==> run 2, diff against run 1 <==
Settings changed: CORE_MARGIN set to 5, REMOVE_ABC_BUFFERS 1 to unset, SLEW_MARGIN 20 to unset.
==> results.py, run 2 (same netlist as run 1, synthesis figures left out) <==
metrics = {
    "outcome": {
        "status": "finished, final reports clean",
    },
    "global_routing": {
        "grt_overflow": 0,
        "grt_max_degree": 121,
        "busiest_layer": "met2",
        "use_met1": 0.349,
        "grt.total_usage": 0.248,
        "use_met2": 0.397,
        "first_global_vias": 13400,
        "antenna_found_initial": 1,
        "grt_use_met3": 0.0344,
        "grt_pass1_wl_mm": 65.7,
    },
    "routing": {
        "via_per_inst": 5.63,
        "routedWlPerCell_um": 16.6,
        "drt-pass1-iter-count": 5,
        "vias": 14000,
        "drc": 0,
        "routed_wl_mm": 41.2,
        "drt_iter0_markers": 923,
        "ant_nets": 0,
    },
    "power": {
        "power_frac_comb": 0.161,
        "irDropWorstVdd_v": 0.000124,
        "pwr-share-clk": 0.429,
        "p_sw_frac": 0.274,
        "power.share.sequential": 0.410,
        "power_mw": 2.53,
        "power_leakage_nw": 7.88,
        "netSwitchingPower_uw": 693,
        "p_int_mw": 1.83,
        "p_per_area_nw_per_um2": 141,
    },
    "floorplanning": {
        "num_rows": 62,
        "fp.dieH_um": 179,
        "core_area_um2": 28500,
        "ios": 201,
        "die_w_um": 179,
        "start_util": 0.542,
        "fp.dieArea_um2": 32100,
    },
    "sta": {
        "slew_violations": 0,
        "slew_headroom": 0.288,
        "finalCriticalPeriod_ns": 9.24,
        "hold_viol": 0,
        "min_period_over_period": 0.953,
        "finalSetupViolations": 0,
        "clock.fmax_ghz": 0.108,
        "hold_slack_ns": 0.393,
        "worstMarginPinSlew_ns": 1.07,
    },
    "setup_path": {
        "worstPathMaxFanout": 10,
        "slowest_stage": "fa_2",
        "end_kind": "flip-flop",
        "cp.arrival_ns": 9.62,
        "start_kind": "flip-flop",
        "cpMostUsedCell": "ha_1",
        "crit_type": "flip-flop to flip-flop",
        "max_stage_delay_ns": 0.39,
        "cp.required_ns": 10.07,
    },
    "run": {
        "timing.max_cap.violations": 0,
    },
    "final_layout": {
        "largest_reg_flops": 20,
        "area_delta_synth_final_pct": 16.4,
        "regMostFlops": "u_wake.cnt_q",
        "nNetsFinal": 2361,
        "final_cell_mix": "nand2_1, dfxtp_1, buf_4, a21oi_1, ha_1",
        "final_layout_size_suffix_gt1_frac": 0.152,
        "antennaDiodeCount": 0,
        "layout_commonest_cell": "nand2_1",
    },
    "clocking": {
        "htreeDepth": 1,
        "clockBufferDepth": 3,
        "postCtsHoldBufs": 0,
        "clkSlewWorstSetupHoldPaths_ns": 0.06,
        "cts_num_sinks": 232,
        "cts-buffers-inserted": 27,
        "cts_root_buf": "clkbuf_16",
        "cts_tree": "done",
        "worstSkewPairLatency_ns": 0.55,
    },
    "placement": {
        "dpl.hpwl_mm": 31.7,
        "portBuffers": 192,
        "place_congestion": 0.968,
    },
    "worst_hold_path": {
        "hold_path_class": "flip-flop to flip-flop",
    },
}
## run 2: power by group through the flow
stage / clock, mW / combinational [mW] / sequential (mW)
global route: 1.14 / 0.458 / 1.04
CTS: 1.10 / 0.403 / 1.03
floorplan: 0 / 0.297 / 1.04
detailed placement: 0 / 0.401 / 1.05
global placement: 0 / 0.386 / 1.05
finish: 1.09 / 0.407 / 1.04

* [Activity]
Across the listing above, report every line where "share" occurs.

* [Result of the exercise]
        "pwr-share-clk": 0.429,
        "power.share.sequential": 0.410,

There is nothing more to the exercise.